Count the lines below holding "constraint" and answer with that number only.

MATERIAL PROVIDED:
▼

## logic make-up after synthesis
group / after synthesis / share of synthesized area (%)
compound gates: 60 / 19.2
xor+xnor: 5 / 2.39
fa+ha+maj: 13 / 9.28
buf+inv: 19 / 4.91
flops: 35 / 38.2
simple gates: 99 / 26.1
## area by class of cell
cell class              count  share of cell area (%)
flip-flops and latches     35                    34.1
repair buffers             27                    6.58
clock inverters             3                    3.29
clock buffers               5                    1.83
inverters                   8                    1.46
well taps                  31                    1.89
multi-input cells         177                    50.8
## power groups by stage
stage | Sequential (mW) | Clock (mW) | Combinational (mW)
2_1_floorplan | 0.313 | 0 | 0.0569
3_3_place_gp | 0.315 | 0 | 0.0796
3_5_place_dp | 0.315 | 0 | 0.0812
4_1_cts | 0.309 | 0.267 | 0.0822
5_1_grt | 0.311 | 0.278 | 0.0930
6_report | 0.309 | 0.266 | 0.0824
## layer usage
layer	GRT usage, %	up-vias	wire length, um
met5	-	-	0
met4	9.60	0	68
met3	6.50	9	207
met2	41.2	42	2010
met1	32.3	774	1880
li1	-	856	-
===== src/rtl/keypad_event_fifo_if.sv =====
// Register-bus interface between the CPU memory-stage decode and the keypad
// event queue. The CPU side (master) drives the select and strobes; the queue
// (slave) returns registered read data and a level interrupt.
//
// Strobe semantics: Rd and Wr are single-cycle pulses qualified by RegSel.
// Every cycle a strobe is high counts as one access, with no ready or
// back-pressure. RData is registered: it is valid the cycle after Rd and
// holds until the next Rd. Intr is a level that stays high while the queue is
// non-empty and interrupts are enabled.
interface keypad_event_fifo_if;
  logic [1:0]  RegSel;
  logic        Rd;
  logic        Wr;
  logic [7:0]  WData;
  logic [31:0] RData;
  logic        Intr;

  modport master (output RegSel, Rd, Wr, WData, input RData, Intr);
  modport slave  (input RegSel, Rd, Wr, WData, output RData, Intr);
endinterface


===== src/rtl/keypad_event_fifo.sv =====
// Debounced keypad event queue. Each debounced change of the scanner output
// to a non-zero code becomes one queued event. Software drains the queue
// through DATA (0), STATUS (1) and CTRL (2) word registers.
module keypad_event_fifo #(
  parameter int DEPTH    = 8,
  parameter int DEBOUNCE = 16
) (
  input  logic                Clock,
  input  logic                Reset,
  input  logic [7:0]          KeypadData,
  keypad_event_fifo_if.slave  bus
);

  localparam int AW = $clog2(DEPTH);
  localparam int CW = AW + 1;
  localparam logic [7:0]    DB_MAX    = 8'(DEBOUNCE);
  // Commit on the edge where stab_cnt advances to DEBOUNCE-1.
  localparam logic [7:0]    DB_COMMIT = 8'(DEBOUNCE - 2);
  localparam logic [CW-1:0] FULL_CNT  = CW'(DEPTH);

  logic [7:0]    sample;
  logic [7:0]    stable;
  logic [7:0]    stab_cnt;
  logic          evt_q;

  logic [7:0]    mem [DEPTH];
  logic [AW-1:0] wr_ptr;
  logic [AW-1:0] rd_ptr;
  logic [CW-1:0] count;
  logic [CW-1:0] count_nxt;
  logic          ien;
  logic          ovf;
  logic [31:0]   rdata_q;
  logic          intr_q;

  logic          empty;
  logic          full;
  logic          rd_data;
  logic          wr_ctrl;
  logic          flush;
  logic          ovf_clr;
  logic          do_pop;
  logic          do_push;
  logic          ovf_set;
  logic [4:0]    count_ext;
  logic [31:0]   status_word;

  assign empty       = (count == '0);
  assign full        = (count == FULL_CNT);
  assign rd_data     = bus.Rd && (bus.RegSel == 2'd0);
  assign wr_ctrl     = bus.Wr && (bus.RegSel == 2'd2);
  assign flush       = wr_ctrl && bus.WData[2];
  assign ovf_clr     = wr_ctrl && bus.WData[1];
  assign do_pop      = rd_data && !empty;
  // A pop in the same cycle frees the slot for a push arriving at full.
  assign do_push     = evt_q && !flush && (!full || do_pop);
  assign ovf_set     = evt_q && !flush && full && !do_pop;
  assign count_ext   = 5'(count);
  assign status_word = {19'b0, count_ext, 4'b0, ien, ovf, full, empty};

  // Debounce: track the previous sample, count identical samples, and commit
  // the value to stable once it has been seen DEBOUNCE times in a row.
  always_ff @(posedge Clock) begin
    if (Reset) begin
      sample   <= 8'h00;
      stable   <= 8'h00;
      stab_cnt <= 8'h00;
      evt_q    <= 1'b0;
    end else begin
      sample <= KeypadData;
      evt_q  <= 1'b0;
      if (KeypadData != sample) begin
        stab_cnt <= 8'h00;
      end else begin
        if (stab_cnt != DB_MAX) stab_cnt <= stab_cnt + 8'd1;
        if (stab_cnt == DB_COMMIT) begin
          stable <= sample;
          evt_q  <= (sample != stable) && (sample != 8'h00);
        end
      end
    end
  end

  // Next occupancy: flush dominates, otherwise net of push and pop.
  always_comb begin
    count_nxt = count;
    if (flush)                count_nxt = '0;
    else if (do_push && !do_pop) count_nxt = count + CW'(1);
    else if (!do_push && do_pop) count_nxt = count - CW'(1);
  end

  // Queue pointers, occupancy and control bits.
  always_ff @(posedge Clock) begin
    if (Reset) begin
      wr_ptr <= '0;
      rd_ptr <= '0;
      count  <= '0;
      ien    <= 1'b0;
      ovf    <= 1'b0;
    end else begin
      count <= count_nxt;
      if (flush) begin
        wr_ptr <= '0;
        rd_ptr <= '0;
      end else begin
        if (do_push) wr_ptr <= wr_ptr + AW'(1);
        if (do_pop)  rd_ptr <= rd_ptr + AW'(1);
      end
      if (wr_ctrl) ien <= bus.WData[0];
      if (ovf_set)      ovf <= 1'b1;
      else if (ovf_clr) ovf <= 1'b0;
    end
  end

  // Event storage; contents are only meaningful between the pointers.
  always_ff @(posedge Clock) begin
    if (do_push) mem[wr_ptr] <= stable;
  end

  // Registered read data and interrupt level.
  always_ff @(posedge Clock) begin
    if (Reset) begin
      rdata_q <= 32'h0;
      intr_q  <= 1'b0;
    end else begin
      intr_q <= ien && !empty;
      if (bus.Rd) begin
        case (bus.RegSel)
          2'd0:    rdata_q <= empty ? 32'h0 : {23'b0, 1'b1, mem[rd_ptr]};
          2'd1:    rdata_q <= status_word;
          2'd2:    rdata_q <= {31'b0, ien};
          default: rdata_q <= 32'h0;
        endcase
      end
    end
  end

  assign bus.RData = rdata_q;
  assign bus.Intr  = intr_q;

endmodule


===== src/flat_wrapper.sv =====
// flat-port wrapper written by rule: the top's interface ports become plain ports
module keypad_event_fifo_flat 
#(
  parameter int DEPTH    = 8,
  parameter int DEBOUNCE = 16
)
  (Clock, Reset, KeypadData, bus_RegSel, bus_Rd, bus_Wr, bus_WData, bus_RData, bus_Intr);
  keypad_event_fifo_if bus_i ();
  input  logic Clock;
  input  logic Reset;
  input  logic [7:0] KeypadData;
  input wire logic [$bits(bus_i.RegSel)-1:0] bus_RegSel;
  input wire logic [$bits(bus_i.Rd)-1:0] bus_Rd;
  input wire logic [$bits(bus_i.Wr)-1:0] bus_Wr;
  input wire logic [$bits(bus_i.WData)-1:0] bus_WData;
  output wire logic [$bits(bus_i.RData)-1:0] bus_RData;
  output wire logic [$bits(bus_i.Intr)-1:0] bus_Intr;
  assign bus_i.RegSel = bus_RegSel;
  assign bus_i.Rd = bus_Rd;
  assign bus_i.Wr = bus_Wr;
  assign bus_i.WData = bus_WData;
  assign bus_RData = bus_i.RData;
  assign bus_Intr = bus_i.Intr;
  keypad_event_fifo #(.DEPTH(DEPTH), .DEBOUNCE(DEBOUNCE)) u_core (.Clock(Clock), .Reset(Reset), .KeypadData(KeypadData), .bus(bus_i));
endmodule

===== config.mk =====
export PLATFORM = sky130hd
export DESIGN_NAME = keypad_event_fifo_flat
export DESIGN_NICKNAME = d
export VERILOG_FILES = /design/src/rtl/keypad_event_fifo_if.sv /design/src/rtl/keypad_event_fifo.sv /design/src/flat_wrapper.sv
export SDC_FILE = /design/constraint.sdc
export NUM_CORES = 1
export LEC_CHECK = 0
export BUFFER_PORTS_ARGS = -buffer_cell sky130_fd_sc_hd__buf_2
export CELL_PAD_IN_SITES_DETAIL_PLACEMENT = 1
export CELL_PAD_IN_SITES_GLOBAL_PLACEMENT = 2
export CORE_ASPECT_RATIO = 1.4
export CORE_MARGIN = 3
export CORE_UTILIZATION = 42
export CTS_BUF_LIST = sky130_fd_sc_hd__clkbuf_8
export CTS_CLUSTER_DIAMETER = 50
export CTS_CLUSTER_SIZE = 14
export DETAILED_ROUTE_END_ITERATION = 7
export GPL_ROUTABILITY_DRIVEN = 0
export GPL_TIMING_DRIVEN = 0
export PLACE_DENSITY_LB_ADDON = 0.2
export SETUP_SLACK_MARGIN = 0.4
export SLEW_MARGIN = 20
export SYNTH_ARGS = -nofsm -noshare
export SYNTH_HDL_FRONTEND = slang
export SYNTH_SLANG_ARGS = --single-unit

===== constraint.sdc =====
create_clock -name Clock -period 4.35 [get_ports Clock]
set_clock_uncertainty 0.1 [all_clocks]
set_input_delay 0.2175 -clock Clock [delete_from_list [all_inputs] [get_ports Clock]]
set_output_delay 0.2175 -clock Clock [all_outputs]
set_load 0.1 [all_outputs]

Word-level counts from Yosys, hierarchy flattened
Memories as Yosys holds them, arrays and structs flattened. A register that Yosys moved wholly into a read port is not among the register bits.
Cells that the tools add are included.
{ "totals": {"inputBits": 22, "word_cells": 64, "register_bits": 70, "mem_count": 1, "ram_bits": 64} }
{ "mem_list": {"columns": ["name", "words", "word_bits", "rd", "rd_clocked_by_memory_dff", "write_ports", "line", "rtl"], "rows": [
  ["u_core.mem", 8, 8, 1, 1, 1, "keypad_event_fifo.sv:26", "logic [7:0] mem [DEPTH];"]
]} }
{ "op_classes": {"n_addsub": 5, "n_eq_ne": 7, "mux": 10, "n_bitwise": 2, "n_reduce_logical": 28} }
{ "ops": {"columns": ["op", "count"], "rows": [
  ["$pmux W32 S3", 1],
  ["$ne A8 B8 Y1", 2],
  ["$logic_and A1 B1 Y1", 13],
  ["$mux W9", 1],
  ["$add A8 B1 Y8 const B", 1],
  ["$eq A8 B4 Y1 const B", 1],
  ["$mux W4", 2],
  ["$ne A8 B5 Y1 const B", 1],
  ["$reduce_bool A8 Y1", 1],
  ["$add A3 B1 Y3 const B", 2],
  ["$mux W3", 2],
  ["$logic_not A1 Y1", 5],
  ["$add A4 B1 Y4 const B", 1],
  ["$eq A4 B4 Y1 const B", 1],
  ["$logic_not A4 Y1", 1],
  ["$mux W1", 4],
  ["$reduce_bool A2 Y1", 2],
  ["$reduce_or A2 Y1", 2],
  ["$sub A4 B1 Y4 const B", 1],
  ["$reduce_or A3 Y1", 1],
  ["$eq A2 B1 Y1 const B", 1],
  ["$eq A2 B2 Y1 const B", 1],
  ["$logic_not A2 Y1", 1],
  ["$not A1 Y1", 2],
  ["2 further kinds", 2]
]} }

Depth between registers and ports, before layout
Gate-level depths: netlist of run 1.
{ "depth": {"ltp_word": 10, "mapped_depth": 11} }

Least setup slack after synthesis of run 1
Ideal clock, no wire load.
{ "synth_timing": {"path_type": "register to register", "from": "register u_core.count[0]", "to": "register u_core.count[3]", "path_slack_ns": 1.142, "arrival_time_ns": 2.987, "stages_incl_launch_ff": 11, "setup_time_ns": 0.121, "n_path_buf": 0, "cell_sequence": "dfxtp_1 or4b_2 o211ai_1 inv_1 ha_1 inv_1 ha_1 a21o_1 a21oi_1 mux2i_1 mux2_2"} }
{ "synth_via": {"elab_chain_cells": 8, "elab_cells_between_ends": 16, "cone_classes": "add/sub: 2; eq/ne: 1; mux: 2; reduce/logical: 11"} }
{ "synth_rtl": {"columns": ["item", "line", "rtl"], "rows": [
  ["start: declaration", "keypad_event_fifo.sv:29", "logic [CW-1:0] count;"],
  ["start signal: assignment", "keypad_event_fifo.sv:101", "count <= count_nxt;"],
  ["$logic_not A4 Y1", "keypad_event_fifo.sv:48", "assign empty = (count == '0);"],
  ["$logic_not A1 Y1", "keypad_event_fifo.sv:54", "assign do_pop = rd_data && !empty;"],
  ["$logic_and A1 B1 Y1", "keypad_event_fifo.sv:54", null],
  ["$logic_or A1 B1 Y1 *", "keypad_event_fifo.sv:56", "assign do_push = evt_q && !flush && (!full || do_pop);"],
  ["$logic_and A1 B1 Y1 *", "keypad_event_fifo.sv:56", null],
  ["via u_core.do_push", "keypad_event_fifo.sv:43", "logic do_push;"],
  ["$logic_not A1 Y1", "keypad_event_fifo.sv:89", "else if (!do_push && do_pop) count_nxt = count - CW'(1);"],
  ["$logic_and A1 B1 Y1", "keypad_event_fifo.sv:89", null],
  ["$reduce_bool A2 Y1 (no line)", null, null]
]} }
Mark *: on every way through the listed nets, which the timed path passes. The rest lies on a longest branch. The select of a mux whose other input is x is not followed.
A chain may end at the register's enable or synchronous reset.

Worst setup path in the final report of run 1
Ends and elaborated chain as after synthesis.

==> metrics.txt, run 1 <==
Tmin final=~3.4 ns; maxcap violations=0; Clock Sinks=117; DR pass1 iterations=4; Switching Fraction=around a quarter; CTS Root Cell=clkbuf_8; startpoint types=register; via count=between 3000 and 4000; initial antenna violation count=0; Max rail drop VDD=0.000199 V; Layout area overhead=19.6%; Seq pwr share=~49%; die area=approximately 13000 sq um; Synth top area share=between 30% and 40%; CTS buffer count=17; TritonCTS clock tree=built; Antenna Violating Nets Remaining=0; Synth area leaders=edfxtp_1 (39%), dfxtp_1 (21%), mux4_2 (7.2%), mux2i_1 (3.8%), xnor2_1 (3.5%); drc violations=0; critical path class=reg -> reg; crit path max-delay cell type=or4b_2; # fillers=~1200; Die Y-Extent=roughly 130 um; final setup vio count=0; Post-synth ARST share=0%; Max Slew Vio Count=0; Leak=roughly 2 nW; Post-Synthesis Cell Area=4990 sq um; Sw Pwr=roughly 550 uW; final instance area=roughly 6000 sq um; pre-CTS WS=0.639 ns; EDFF count, synth=64; most common cell after layout, fill and taps aside=edfxtp_1; PortBufs=28; post-DP HPWL=between 7 and 8 mm; final setup margin=roughly 0.95 ns; Seq cells post-synth=roughly 120; Top FF cell, synth=edfxtp_1; gr usage total=between 15 and 20%; core footprint=11500 sq um; Iteration-0 DRC Markers=approximately 160; Total Wirelength=10.9 mm; total grt overflow=0; final worst-path cycle share=about four fifths; H-tree levels=4; worst min path class=in -> reg; Starting Density=43.5%; Synth Instances=380; Unique masters post-synth=46; logic gate share of total power=about 6.5%; post-layout net count=between 400 and 500; IO Count=55; hold depth=4; Clock Power Share=between 40% and 50%; placed inst area=between 5000 and 6000 sq um; Pint=approximately 1.8 mW; FF-to-FF path depth=10; Worst-Margin Slew=0.988 ns; largest net degree at the start of global routing=17; average wire per standard cell=~18 um; CTS max path bufs=2; sequential cell area fraction in the yosys report=59.8%; die span in x=roughly 100 um; crit path capture type=register; clock-pin slew on the worst setup and hold paths=~0.070 ns; Via density=~5.1; Crit Path Max Fanout=8; Worst-Skew Late Latency=approximately 0.43 ns; crit-path cells=or4b_2 > o211ai_1 > inv_1 > ha_1 > inv_1 > ha_1 > a21o_1 > a21oi_1 > mux2i_1 > mux2_2; share of cells above drive strength 1=23.6%; Yosys top cell by area=edfxtp_1; Fin Setup TNS=0 ns; Avg Inst Size Synth=13.1 sq um; commonest cells after routing, fill and taps aside=edfxtp_1 (64), dfxtp_1 (53), buf_2 (30); row cnt=between 40 and 50; unrepaired setup endpoints after global routing=no; Power Dens Cells=~400 nW/um^2; Slew HR=between 30% and 40%; status=finished clean; Req. time, crit path=around 4.6 ns; Yosys warning count=0; first-pass GRT wire length=17.5 mm; CP Data Arrival Time=around 3.6 ns; final hold vios=0; vias in the first global route=between 3000 and 4000; Worst path max stage delay=approximately 0.74 ns; diode count=0; power after layout=2.37 mW; Max Fclk=about 0.29 GHz
[worst max-delay path, delay by kind of cell (launching register included)]
| kind | cells | cell delay (ns) |
|---|---|---|
| simple gates | 1 | 0.74 |
| compound gates | 3 | 0.66 |
| flops | 1 | 0.42 |
| fa+ha+maj | 2 | 0.49 |
| mux | 2 | 0.58 |
| buf+inv | 2 | 0.30 |
[metal layers]
layer  up-vias  global-route usage [%]  wire [um]
li1       1504                       -          -
met1      1553                    19.6       4410
met2        57                    31.6       6020
met3        15                    3.77        329
met4         0                    8.08        171
met5         -                       0          0
[sequential cells by signal, summed over array words and instances, names as in the netlist, named ones only]
signal	flops
u_core.mem	64
u_core.bus.RData	12
u_core.sample	8
u_core.stab_cnt	8
u_core.stable	8
u_core.count	4
u_core.rd_ptr	3
u_core.wr_ptr	3
u_core.bus.Intr	1
u_core.evt_q	1
u_core.ien	1
u_core.ovf	1
[layout make-up]
class / count / area, sq um / share of cell area, %
sequential: 117 / 2980 / 50.0
inverter: 7 / 26.3 / 0.441
timing repair buffer: 43 / 278 / 4.66
clock inverter: 15 / 186 / 3.13
clock buffer: 17 / 234 / 3.92
buffer: 35 / 209 / 3.50
multi-input combinational: 240 / 1870 / 31.3
tap: 144 / 180 / 3.02
[per-stage QoR]
step / hold slack (ns) / util (%) / instances
final: 0.0670 / 52.1 / 618
after global routing: 0.0855 / 52.1 / 618
after CTS: 0.0451 / 51.9 / 616
after detailed placement: 0.342 / 47.4 / 574
after floorplan: 0.246 / - / 399
after global placement: 0.339 / 47.0 / 571
[Yosys cell counts (2+ instances only)]
cell type  count
inv_1          7
clkbuf_1      11
a31oi_1        3
o21ai_0        6
mux4_2        16
nor3_1        10
mux2_2         2
nand2_1       14
nand4_1        5
xnor2_1       20
nor4_1         5
a21oi_1        9
edfxtp_1      64
xor2_1         9
nor2b_1       12
o22ai_1        3
mux2i_1       19
buf_2          2
nand2b_1      22
or3_1          2
and3_1         2
nand3_1       11
nor2_1        24
dfxtp_1       53
buf_4         20
buf_1          2
ha_1           8
[power by group through the flow]
stage               Sequential (mW)  Clock (mW)  Combinational [mW]
finish                         1.16        1.05               0.155
CTS                            1.16        1.07               0.155
detailed placement             1.19           0               0.148
global placement               1.19           0               0.147
global route                   1.16        1.13               0.164
floorplan                      1.19           0               0.121
[cells by family (layout without fill, tap and decap cells)]
group | count (synthesis) | count (layout) | share of synthesized area, %
XOR/XNOR | 29 | 29 | 5.09
multiplexers | 37 | 37 | 11.5
other | 1 | 20 | 0.0752
flip-flops | 117 | 117 | 59.8
AO/OA/AOI/OAI | 27 | 27 | 3.24
buffers and inverters | 42 | 117 | 4.72
AND/OR/NAND/NOR | 118 | 118 | 13.2
adder cells (fa/ha/maj) | 9 | 9 | 2.41
[repair_timing]
action,4_1_cts,5_1_grt
buffers inserted,0,2
hold endpoints to repair,10,0
hold buffers,10,0
resized for setup,0,0
setup endpoints to repair,0,1
[final timing paths]
check / slack, ns / end / from
setup / recovery: 0.95 / u_core.count[3]$_SDFFE_PP0P_ / u_core.count[0]$_SDFFE_PP0P_
hold reg to reg: 0.35 / u_core.bus.RData[5]$_SDFFE_PP0P_ / u_core.bus.RData[5]$_SDFFE_PP0P_
hold / removal: 0.07 / u_core.bus.RData[0]$_SDFFE_PP0P_ / bus_RegSel[0]
setup reg to reg: 0.95 / u_core.count[3]$_SDFFE_PP0P_ / u_core.count[0]$_SDFFE_PP0P_
No activity file was read; power rests on OpenSTA's default activity.
==> inputs of run 2 (changes only) <==
- CORE_UTILIZATION: 42 -> 38
- clock period: 4.35 -> 3.1 ns (I/O delays scaled with it)
==> run 2 against run 1 <==
  * Final area rose by 1.3%
  * First-iteration DRC count fell by 33%
  * Critical path depth did not move
  * Clock-buffer cell count rose by 2
  * Worst setup slack got worse by 0.60 ns
  * Via count rose by 0.35%
  * Highest routed layer unchanged
  * Register-to-register slack got worse by 0.60 ns
==> metrics.txt, run 2 (synthesis gave the netlist of run 1 again) <==
status=finished clean (unchanged); critical path class=reg -> reg (unchanged); TritonCTS clock tree=built (unchanged); die span in x=103 um (was 98.1 um); hold path endpoint=u_core.bus.RData[0]$_SDFFE_PP0P_ (unchanged); Switching Fraction=23.6% (was 23.3%); post-DP HPWL=7.53 mm (was 7.65 mm); Max Fclk=0.363 GHz (was 0.294 GHz); hold path start=bus_RegSel[0] (unchanged); met1 GRT Util=18.3% (was 19.6%); clock-pin slew on the worst setup and hold paths=0.07 ns (about the same); Final Non-Filler Cells=632 (was 618); gr usage total=15.9% (was 17.5%); H-tree levels=4 (unchanged); dpl cells=581 (was 574); Die Y-Extent=142 um (was 135 um); Critical R2R Launch=u_core.count[0]$_SDFFE_PP0P_ (unchanged); via count=3140 (was 3129); IO Count=55 (unchanged); die area=14600 sq um (was 13200 sq um); row cnt=48 (was 46); logic gate share of total power=6.8% (was 6.5%); GRT Max-Usage Layer=met2 (unchanged); Total Wirelength=10.6 mm (was 10.9 mm); largest net degree at the start of global routing=17 (unchanged); CTS max path bufs=2 (unchanged); hold depth=4 (unchanged); Seq pwr share=51.5% (was 49.1%); worst r2r dst=u_core.count[3]$_SDFFE_PP0P_ (unchanged); Worst-Margin Slew=0.929 ns (was 0.988 ns); maxcap violations=0 (unchanged); FF-to-FF path depth=10 (unchanged); Max rail drop VDD=0.000315 V (was 0.000199 V); final worst-path cycle share=88.8% (was 78.2%); Sw Pwr=750 uW (was 553 uW); Slew HR=37.8% (was 33.9%); unrepaired setup endpoints after global routing=yes (was no); worst min path class=in -> reg (unchanged); met3 Use GR=3.74% (was 3.77%); first-pass GRT wire length=17.2 mm (was 17.5 mm); average wire per standard cell=16.7 um (was 17.7 um); CP Data Arrival Time=2.96 ns (was 3.62 ns); Crit Path Max Fanout=4 (was 8); Power Dens Cells=525 nW/um^2 (was 398 nW/um^2); Iteration-0 DRC Markers=109 (was 163); vias in the first global route=3362 (was 3386); crit path capture type=register (unchanged); power after layout=3.17 mW (was 2.37 mW); share of cells above drive strength 1=27.0% (was 23.6%); Antenna Violating Nets Remaining=0 (unchanged); Layout area overhead=21.1% (was 19.6%); Leak=2.00 nW (was 1.96 nW); initial antenna violation count=0 (unchanged); final core occ=47.9% (was 52.1%); startpoint types=register (unchanged); Tmin final=2.75 ns (was 3.40 ns); diode count=0 (unchanged); drc violations=0 (unchanged); Worst-Skew Late Latency=0.42 ns (was 0.43 ns); PortBufs=28 (unchanged); largest register by flop count=u_core.mem (unchanged); CTS buffer count=17 (unchanged); final hold vios=0 (unchanged); max reg flops=64 (unchanged); Critical Path Most Common Cell=ha_4; crit path max-delay cell type=or4b_4 (was or4b_2); DR pass1 iterations=4 (unchanged); Req. time, crit path=3.31 ns (was 4.57 ns); Clock Power Share=41.7% (was 44.3%); crit-path cells=or4b_4 > o211ai_1 > inv_2 > ha_4 > inv_4 > ha_4 > a21o_1 > a21oi_2 > mux2i_1 > mux2_2 (was or4b_2 > o211ai_1 > inv_1 > ha_1 > inv_1 > ha_1 > a21o_1 > a21oi_1 > mux2i_1 > mux2_2); final setup margin=0.348 ns (was 0.949 ns); Max Slew Vio Count=0 (unchanged); Starting Density=39.5% (was 43.5%); Worst R2R Setup Slack=0.35 ns (was 0.95 ns); CTS Root Cell=clkbuf_8 (unchanged); final instance area=6040 sq um (was 5960 sq um); Worst path max stage delay=0.54 ns (was 0.74 ns); total grt overflow=0 (unchanged); post-layout net count=500 (was 492); pre-CTS WS=-0.255 ns (was 0.639 ns); Clock Sinks=117 (unchanged); Fin Setup TNS=0 ns (unchanged); core footprint=12600 sq um (was 11500 sq um); Pint=2.42 mW (was 1.82 mW); Final Hold Slack=0.0292 ns (was 0.0670 ns); commonest cells after routing, fill and taps aside=edfxtp_1 (64), dfxtp_1 (49), buf_4 (33) (was edfxtp_1 (64), dfxtp_1 (53), buf_2 (30)); Via density=4.97 (was 5.06); final setup vio count=0 (unchanged); M2 GR Usage=28.3% (was 31.6%); placed inst area=5460 sq um (was 5430 sq um); most common cell after layout, fill and taps aside=edfxtp_1 (unchanged)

▲

RESPONSE TO THIS TASK:
2